My question to members of this board and steve and erin, is what are your insights or possible perspectives on what happened to me? What do you guys believe could be the cause of my sudden doubt, my subsequent depression. I've been exhausting myself to figure out why this happened to me, many therapists have said its because of my dependency on him, or that i have a co-dependency disorder, or that i have low self-esteem. Others have said its because of abuse suffered at the hands of my parents, or perhaps i have a narcisstic personality, the list is endless all with varying degree of truth. But i feel that what i touched upon during that first semester of college was none of these.
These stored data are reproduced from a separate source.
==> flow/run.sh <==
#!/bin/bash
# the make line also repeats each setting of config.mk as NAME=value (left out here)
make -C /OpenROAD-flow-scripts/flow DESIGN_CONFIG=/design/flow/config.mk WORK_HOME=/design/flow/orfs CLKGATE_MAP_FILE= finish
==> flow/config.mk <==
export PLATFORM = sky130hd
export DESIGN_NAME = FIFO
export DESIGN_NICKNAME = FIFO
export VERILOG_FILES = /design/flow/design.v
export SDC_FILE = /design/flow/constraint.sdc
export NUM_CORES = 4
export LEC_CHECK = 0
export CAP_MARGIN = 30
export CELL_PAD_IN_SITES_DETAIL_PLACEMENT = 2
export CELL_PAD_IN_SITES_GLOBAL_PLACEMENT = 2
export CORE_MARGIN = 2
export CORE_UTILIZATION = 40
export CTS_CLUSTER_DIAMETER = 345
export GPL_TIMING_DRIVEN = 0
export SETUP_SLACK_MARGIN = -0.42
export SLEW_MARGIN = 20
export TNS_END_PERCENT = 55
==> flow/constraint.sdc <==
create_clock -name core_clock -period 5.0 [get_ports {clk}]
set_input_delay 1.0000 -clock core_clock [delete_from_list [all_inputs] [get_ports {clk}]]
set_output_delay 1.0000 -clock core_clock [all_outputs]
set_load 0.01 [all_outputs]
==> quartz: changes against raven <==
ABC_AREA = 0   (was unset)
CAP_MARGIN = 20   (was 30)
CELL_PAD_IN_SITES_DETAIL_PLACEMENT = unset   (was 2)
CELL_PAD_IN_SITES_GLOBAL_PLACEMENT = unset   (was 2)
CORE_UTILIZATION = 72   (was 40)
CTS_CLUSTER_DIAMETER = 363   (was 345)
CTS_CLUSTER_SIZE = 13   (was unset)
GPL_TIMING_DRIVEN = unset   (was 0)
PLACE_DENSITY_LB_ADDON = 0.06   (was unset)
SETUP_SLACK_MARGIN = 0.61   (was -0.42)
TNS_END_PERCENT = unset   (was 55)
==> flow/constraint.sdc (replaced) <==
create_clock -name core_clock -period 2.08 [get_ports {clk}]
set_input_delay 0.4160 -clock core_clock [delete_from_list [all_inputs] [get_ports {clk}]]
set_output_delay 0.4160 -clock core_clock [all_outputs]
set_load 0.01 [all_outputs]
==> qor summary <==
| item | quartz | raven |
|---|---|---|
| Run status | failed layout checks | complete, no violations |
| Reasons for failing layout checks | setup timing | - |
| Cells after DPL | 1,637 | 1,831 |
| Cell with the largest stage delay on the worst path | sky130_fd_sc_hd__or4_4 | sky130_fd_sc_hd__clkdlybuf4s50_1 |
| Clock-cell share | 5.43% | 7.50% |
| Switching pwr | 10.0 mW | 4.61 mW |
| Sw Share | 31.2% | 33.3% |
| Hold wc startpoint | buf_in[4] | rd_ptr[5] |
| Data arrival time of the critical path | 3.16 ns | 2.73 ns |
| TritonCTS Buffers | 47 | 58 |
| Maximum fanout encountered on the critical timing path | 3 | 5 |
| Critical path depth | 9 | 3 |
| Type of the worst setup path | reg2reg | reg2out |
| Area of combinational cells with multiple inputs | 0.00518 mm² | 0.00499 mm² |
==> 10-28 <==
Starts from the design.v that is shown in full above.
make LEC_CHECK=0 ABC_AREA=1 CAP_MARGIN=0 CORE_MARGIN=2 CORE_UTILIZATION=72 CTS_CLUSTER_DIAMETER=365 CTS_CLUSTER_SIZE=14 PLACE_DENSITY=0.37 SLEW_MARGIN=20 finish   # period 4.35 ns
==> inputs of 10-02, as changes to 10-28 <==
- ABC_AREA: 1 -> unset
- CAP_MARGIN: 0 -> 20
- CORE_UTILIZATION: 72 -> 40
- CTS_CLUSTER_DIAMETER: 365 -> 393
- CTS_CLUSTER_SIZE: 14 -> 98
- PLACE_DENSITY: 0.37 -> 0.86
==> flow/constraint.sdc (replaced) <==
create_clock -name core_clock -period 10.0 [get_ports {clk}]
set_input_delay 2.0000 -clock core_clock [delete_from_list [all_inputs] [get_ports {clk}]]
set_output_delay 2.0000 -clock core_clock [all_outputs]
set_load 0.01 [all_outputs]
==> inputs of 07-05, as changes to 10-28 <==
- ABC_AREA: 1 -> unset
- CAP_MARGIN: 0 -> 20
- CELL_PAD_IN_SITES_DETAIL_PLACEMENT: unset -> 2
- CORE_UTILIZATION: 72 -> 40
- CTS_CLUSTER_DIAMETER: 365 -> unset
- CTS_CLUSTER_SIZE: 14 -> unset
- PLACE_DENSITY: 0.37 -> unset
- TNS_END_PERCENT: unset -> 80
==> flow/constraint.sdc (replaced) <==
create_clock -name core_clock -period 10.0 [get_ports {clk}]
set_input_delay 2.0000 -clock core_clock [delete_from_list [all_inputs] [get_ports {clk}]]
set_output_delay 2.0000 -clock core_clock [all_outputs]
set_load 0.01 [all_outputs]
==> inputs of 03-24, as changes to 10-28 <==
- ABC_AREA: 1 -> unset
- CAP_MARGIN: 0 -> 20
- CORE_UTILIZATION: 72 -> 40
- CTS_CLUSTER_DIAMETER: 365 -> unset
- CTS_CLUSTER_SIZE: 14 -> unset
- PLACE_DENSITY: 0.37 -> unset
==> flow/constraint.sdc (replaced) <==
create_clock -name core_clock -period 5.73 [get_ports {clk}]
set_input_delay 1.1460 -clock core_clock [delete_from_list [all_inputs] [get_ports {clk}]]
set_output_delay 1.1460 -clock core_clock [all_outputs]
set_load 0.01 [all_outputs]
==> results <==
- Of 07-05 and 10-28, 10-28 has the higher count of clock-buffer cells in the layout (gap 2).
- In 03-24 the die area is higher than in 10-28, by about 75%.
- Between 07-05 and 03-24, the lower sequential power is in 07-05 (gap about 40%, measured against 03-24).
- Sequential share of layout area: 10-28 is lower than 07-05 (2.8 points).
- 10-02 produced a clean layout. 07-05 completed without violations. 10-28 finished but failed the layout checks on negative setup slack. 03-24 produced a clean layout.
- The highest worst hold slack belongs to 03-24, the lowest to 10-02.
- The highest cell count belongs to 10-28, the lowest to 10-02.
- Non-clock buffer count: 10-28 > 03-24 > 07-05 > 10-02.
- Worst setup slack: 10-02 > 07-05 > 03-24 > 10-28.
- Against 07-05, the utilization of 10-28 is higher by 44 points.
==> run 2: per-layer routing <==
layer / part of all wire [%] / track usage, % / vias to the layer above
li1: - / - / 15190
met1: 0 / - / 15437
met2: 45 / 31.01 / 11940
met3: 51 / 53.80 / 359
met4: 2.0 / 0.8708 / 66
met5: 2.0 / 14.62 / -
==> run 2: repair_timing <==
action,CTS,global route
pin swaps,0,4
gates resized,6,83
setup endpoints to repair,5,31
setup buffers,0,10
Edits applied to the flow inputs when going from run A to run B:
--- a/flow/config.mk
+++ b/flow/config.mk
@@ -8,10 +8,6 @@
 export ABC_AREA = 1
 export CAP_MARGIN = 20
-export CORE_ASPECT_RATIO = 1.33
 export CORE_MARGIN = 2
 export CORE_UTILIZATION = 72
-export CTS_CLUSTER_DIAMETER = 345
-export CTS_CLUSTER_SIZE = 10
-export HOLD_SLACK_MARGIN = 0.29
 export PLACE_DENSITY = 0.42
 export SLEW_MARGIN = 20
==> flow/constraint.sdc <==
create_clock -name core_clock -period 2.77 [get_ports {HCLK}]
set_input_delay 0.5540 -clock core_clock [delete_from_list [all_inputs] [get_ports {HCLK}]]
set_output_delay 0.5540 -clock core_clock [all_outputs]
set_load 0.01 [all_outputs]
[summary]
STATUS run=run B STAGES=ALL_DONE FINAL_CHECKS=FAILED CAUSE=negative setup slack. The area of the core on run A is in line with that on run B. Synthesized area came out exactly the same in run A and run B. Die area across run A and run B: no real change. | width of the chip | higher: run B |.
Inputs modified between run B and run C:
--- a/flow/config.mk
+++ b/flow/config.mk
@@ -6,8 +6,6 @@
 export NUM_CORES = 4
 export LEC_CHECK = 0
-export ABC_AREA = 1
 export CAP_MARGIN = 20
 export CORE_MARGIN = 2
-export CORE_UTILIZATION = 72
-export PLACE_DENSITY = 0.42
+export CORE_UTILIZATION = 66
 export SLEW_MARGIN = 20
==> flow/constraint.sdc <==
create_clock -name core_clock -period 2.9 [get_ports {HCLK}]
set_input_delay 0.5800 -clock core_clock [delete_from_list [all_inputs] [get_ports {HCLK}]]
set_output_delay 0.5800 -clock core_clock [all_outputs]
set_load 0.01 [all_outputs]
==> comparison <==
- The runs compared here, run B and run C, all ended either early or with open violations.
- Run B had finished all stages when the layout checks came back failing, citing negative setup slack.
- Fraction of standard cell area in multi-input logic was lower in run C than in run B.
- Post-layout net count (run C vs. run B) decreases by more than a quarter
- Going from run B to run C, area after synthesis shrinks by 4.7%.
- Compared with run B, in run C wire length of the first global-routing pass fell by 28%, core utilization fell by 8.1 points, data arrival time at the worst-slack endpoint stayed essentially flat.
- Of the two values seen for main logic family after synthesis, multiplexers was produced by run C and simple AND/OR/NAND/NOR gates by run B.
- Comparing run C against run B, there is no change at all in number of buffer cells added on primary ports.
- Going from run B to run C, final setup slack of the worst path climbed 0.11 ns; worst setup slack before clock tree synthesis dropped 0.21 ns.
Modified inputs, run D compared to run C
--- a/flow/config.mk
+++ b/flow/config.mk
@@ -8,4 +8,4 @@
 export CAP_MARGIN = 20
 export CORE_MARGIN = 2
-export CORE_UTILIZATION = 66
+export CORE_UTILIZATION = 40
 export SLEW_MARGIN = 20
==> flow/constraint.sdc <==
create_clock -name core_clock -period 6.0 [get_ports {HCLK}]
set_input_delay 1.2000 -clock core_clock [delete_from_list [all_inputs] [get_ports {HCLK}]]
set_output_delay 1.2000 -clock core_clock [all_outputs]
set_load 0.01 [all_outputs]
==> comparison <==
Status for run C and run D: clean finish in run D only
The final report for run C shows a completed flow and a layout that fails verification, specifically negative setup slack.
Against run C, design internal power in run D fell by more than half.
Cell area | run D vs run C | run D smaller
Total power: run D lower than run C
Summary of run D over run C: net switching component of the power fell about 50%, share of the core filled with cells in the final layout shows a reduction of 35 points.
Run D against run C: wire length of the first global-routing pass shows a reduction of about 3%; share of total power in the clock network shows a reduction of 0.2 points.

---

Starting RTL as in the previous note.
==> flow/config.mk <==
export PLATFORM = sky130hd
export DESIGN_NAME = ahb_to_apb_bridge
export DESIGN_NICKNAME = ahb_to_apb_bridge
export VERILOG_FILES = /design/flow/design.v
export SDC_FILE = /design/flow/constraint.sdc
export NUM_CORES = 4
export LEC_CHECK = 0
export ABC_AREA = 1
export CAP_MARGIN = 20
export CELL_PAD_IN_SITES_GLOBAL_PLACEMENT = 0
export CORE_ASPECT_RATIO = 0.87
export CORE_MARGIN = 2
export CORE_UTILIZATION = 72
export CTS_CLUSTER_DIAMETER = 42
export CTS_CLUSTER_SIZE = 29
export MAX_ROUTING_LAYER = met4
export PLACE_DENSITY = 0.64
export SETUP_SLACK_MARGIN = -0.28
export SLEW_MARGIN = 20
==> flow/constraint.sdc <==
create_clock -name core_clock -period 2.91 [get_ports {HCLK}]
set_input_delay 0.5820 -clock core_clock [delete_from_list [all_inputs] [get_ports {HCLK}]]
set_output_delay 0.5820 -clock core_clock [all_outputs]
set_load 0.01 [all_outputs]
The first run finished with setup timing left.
Setup of v11:
==> flow/design.v <==
module contador_de_programa(
    input  wire       clk,
    input  wire       reset,
    input  wire [6:0] cantidad_instrucciones,
    output reg  [1:0] fase,
    output reg  [6:0] o_contador,
    output reg        done
);
wire [6:0] siguiente = o_contador + 7'd1;
always @(posedge clk) begin
    if (reset) begin
        fase       <= 2'd0;
        o_contador <= 7'd0;
        done       <= (cantidad_instrucciones == 7'd0);
    end else if (!done) begin
        if (fase == 2'd2) begin
            fase       <= 2'd0;
            o_contador <= siguiente;
            if (siguiente == cantidad_instrucciones)
                done <= 1'b1;
        end else begin
            fase <= fase + 2'd1;
        end
    end
end
endmodule
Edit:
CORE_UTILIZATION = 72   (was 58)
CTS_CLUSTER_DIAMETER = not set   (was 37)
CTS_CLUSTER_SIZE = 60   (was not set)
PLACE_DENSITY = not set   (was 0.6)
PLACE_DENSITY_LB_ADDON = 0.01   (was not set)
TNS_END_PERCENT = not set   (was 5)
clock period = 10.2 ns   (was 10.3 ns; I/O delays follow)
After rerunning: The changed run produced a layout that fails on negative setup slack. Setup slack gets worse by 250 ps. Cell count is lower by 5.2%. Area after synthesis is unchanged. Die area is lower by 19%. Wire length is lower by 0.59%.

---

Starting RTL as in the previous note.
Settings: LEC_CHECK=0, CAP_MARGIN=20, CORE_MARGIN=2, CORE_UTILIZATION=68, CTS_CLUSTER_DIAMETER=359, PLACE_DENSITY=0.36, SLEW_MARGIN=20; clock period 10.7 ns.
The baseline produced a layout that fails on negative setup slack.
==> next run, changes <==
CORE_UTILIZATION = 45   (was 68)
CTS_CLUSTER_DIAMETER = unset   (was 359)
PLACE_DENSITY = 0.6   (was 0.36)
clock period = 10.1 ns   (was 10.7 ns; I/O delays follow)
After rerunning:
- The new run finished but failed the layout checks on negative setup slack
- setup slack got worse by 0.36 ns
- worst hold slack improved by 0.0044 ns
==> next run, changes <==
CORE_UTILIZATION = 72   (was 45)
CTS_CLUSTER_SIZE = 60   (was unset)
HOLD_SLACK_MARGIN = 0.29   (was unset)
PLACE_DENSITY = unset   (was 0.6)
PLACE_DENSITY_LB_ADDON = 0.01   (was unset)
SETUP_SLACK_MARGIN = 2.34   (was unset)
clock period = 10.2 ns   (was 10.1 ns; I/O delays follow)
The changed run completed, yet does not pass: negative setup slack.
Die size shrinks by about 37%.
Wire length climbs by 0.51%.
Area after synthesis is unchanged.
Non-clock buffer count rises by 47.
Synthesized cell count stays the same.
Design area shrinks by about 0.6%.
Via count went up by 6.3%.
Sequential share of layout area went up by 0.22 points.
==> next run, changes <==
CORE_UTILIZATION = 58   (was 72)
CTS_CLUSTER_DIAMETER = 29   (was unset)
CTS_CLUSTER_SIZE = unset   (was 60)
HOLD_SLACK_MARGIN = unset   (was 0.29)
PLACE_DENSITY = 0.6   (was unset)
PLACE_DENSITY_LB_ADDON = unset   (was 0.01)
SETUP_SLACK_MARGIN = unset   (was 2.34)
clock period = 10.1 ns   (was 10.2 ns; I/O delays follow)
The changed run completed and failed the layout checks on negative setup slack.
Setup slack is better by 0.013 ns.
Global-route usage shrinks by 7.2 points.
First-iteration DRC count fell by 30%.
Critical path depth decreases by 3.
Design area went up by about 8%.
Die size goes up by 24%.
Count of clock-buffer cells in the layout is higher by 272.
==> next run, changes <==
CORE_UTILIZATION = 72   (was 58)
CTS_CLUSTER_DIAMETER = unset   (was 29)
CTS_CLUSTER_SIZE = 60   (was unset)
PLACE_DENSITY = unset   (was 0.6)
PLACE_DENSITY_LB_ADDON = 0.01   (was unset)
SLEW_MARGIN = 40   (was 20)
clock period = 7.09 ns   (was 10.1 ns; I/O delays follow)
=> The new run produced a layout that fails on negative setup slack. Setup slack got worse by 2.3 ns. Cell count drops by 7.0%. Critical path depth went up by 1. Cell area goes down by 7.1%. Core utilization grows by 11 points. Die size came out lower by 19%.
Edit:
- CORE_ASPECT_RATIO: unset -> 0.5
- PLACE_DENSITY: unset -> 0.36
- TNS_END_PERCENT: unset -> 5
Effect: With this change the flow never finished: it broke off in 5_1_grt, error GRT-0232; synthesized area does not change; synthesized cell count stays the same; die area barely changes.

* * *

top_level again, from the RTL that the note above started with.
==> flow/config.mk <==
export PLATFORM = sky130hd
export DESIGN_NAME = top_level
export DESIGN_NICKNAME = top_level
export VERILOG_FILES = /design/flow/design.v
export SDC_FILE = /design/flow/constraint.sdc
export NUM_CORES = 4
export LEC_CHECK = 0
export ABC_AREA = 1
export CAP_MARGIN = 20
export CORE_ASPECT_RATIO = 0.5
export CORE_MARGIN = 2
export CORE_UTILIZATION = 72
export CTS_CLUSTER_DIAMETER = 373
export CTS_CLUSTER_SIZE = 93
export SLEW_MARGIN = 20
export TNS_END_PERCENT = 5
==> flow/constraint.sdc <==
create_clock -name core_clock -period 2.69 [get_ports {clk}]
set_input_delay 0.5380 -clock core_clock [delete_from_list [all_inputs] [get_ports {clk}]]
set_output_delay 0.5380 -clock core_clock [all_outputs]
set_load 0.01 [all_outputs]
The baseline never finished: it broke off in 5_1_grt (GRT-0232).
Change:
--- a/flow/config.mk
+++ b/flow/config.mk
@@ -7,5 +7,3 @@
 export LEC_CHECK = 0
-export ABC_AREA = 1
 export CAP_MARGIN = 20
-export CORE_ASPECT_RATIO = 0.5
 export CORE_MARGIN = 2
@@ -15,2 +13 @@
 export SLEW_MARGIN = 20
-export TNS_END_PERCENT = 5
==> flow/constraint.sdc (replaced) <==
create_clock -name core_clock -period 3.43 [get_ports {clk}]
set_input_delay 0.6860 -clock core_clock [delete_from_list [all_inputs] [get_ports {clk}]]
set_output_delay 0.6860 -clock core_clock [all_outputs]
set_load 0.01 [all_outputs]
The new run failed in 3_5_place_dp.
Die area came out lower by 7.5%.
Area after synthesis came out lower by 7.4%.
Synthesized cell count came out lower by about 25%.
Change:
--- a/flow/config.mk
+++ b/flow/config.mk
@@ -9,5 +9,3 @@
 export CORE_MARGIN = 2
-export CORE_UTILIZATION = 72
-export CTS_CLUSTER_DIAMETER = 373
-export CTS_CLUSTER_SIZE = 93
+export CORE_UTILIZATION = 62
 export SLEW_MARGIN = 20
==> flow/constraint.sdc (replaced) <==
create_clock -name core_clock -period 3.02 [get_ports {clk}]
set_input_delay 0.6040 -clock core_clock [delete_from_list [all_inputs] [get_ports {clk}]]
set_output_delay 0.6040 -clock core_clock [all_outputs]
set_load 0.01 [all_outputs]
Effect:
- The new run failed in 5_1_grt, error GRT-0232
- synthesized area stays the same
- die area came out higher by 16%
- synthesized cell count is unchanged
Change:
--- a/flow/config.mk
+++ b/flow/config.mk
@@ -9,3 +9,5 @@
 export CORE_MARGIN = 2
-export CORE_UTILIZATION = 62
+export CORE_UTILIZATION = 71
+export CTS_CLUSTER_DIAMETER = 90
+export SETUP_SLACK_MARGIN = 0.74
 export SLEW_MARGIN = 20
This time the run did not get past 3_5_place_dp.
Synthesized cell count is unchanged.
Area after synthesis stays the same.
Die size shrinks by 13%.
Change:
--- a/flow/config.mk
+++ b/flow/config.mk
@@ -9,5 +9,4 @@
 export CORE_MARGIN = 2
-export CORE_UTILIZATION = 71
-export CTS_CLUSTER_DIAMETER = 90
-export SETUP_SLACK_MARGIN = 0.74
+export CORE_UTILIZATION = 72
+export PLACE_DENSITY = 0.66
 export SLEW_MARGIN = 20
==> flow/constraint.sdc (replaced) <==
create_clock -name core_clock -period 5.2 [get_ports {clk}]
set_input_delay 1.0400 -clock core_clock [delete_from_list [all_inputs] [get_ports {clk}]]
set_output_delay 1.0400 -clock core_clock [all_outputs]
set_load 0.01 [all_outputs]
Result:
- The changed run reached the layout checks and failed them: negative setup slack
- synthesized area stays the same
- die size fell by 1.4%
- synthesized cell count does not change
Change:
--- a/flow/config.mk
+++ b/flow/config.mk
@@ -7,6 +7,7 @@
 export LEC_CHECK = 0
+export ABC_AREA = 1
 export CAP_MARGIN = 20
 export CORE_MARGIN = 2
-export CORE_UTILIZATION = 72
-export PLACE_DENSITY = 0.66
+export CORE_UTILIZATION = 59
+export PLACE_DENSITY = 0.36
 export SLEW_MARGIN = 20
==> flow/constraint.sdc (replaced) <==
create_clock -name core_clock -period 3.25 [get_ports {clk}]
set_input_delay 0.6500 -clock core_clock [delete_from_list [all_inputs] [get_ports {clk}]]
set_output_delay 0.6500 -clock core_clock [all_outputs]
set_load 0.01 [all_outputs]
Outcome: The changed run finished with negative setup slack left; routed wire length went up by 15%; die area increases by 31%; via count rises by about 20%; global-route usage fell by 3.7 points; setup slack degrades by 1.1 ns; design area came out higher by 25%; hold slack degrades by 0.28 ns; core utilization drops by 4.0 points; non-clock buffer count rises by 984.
## mul_op
module mul_op #(parameter INPUTS = 2,
		parameter OUTPUTS = 1,
		parameter DATA_IN_SIZE = 32,
		parameter DATA_OUT_SIZE = 32)
		(
		input clk,
		input rst,
		input [INPUTS * (DATA_IN_SIZE)- 1 : 0]data_in_bus,
		input [INPUTS - 1 : 0]valid_in_bus,
		output [INPUTS - 1 : 0] ready_in_bus,
		output [OUTPUTS * (DATA_OUT_SIZE) - 1 : 0]data_out_bus,
		output [OUTPUTS - 1 : 0]valid_out_bus,
		input 	[OUTPUTS - 1 : 0] ready_out_bus
);
Size: roughly 1900 cells after synthesis, about 100 I/O pins, about 21000 sq um of cells after synthesis.
clock: 12.9 ns
lec_check: 0
cap_margin: 20
cell_pad_in_sites_global_placement: 0
core_aspect_ratio: 1.45
core_margin: 7
core_utilization: 72
cts_cluster_diameter: 240
cts_cluster_size: 99
min_routing_layer: met1
place_density: 0.43
setup_slack_margin: -1.28
slew_margin: 20
tns_end_percent: 30
run.sh (not shown) runs the stock make flow with config.mk's settings and CLKGATE_MAP_FILE=.
Rerun with:
ABC_AREA = 1   (was unset)
CAP_MARGIN = 5   (was 20)
CELL_PAD_IN_SITES_GLOBAL_PLACEMENT = 1   (was 0)
CORE_ASPECT_RATIO = 0.89   (was 1.45)
CORE_UTILIZATION = 60   (was 72)
CTS_CLUSTER_DIAMETER = 202   (was 240)
CTS_CLUSTER_SIZE = 46   (was 99)
GPL_ROUTABILITY_DRIVEN = 1   (was unset)
GPL_TIMING_DRIVEN = 0   (was unset)
HOLD_SLACK_MARGIN = 0.07   (was unset)
MAX_ROUTING_LAYER = met4   (was unset)
PLACE_DENSITY = unset   (was 0.43)
PLACE_DENSITY_LB_ADDON = 0.05   (was unset)
SETUP_SLACK_MARGIN = 1.94   (was -1.28)
SLEW_MARGIN = 25   (was 20)
TNS_END_PERCENT = 65   (was 30)
Register-to-register slack loses 0.66 ns.
Die area grows by 24%.
Design area goes up by 6.4%.
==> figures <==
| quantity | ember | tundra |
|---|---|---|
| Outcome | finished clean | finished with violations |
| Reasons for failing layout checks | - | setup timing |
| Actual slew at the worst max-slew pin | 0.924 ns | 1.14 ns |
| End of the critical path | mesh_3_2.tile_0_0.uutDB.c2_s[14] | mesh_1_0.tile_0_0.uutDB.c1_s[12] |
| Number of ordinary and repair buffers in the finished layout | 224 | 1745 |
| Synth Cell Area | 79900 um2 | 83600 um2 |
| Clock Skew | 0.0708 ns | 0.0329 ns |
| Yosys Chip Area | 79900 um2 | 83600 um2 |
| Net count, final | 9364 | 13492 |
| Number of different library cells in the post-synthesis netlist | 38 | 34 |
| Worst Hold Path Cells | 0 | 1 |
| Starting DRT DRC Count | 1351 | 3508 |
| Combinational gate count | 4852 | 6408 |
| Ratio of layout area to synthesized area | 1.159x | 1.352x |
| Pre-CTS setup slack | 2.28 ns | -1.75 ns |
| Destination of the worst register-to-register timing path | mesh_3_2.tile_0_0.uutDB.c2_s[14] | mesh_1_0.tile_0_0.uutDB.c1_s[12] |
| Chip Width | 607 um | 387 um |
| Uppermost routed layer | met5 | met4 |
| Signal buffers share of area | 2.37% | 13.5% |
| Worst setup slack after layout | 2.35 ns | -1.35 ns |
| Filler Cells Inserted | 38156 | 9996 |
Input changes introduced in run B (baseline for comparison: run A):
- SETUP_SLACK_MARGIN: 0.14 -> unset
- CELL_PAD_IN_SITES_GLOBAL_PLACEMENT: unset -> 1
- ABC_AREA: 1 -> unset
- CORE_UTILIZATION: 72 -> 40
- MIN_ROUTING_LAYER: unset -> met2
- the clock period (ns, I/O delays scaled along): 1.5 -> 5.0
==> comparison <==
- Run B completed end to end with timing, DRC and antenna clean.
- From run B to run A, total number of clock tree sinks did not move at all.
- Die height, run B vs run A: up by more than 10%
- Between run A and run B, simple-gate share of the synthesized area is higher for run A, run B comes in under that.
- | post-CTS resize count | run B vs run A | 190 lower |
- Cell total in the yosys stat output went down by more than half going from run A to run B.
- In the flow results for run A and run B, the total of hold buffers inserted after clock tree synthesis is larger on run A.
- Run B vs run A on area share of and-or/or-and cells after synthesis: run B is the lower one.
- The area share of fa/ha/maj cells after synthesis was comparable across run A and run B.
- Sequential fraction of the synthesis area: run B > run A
I've read countless books on spirituality, child-abuse, self-help books. All of them have a sliver of truth and validity, but none seems to be as complete as it was the work with this first counselor. I've all about given up on this quest as i have not come any closer to my answer. It seems what i seek is not something that i can be achieved by quantity, but rather quality and so i seek some quality advice, perspectives from the smart people of this board.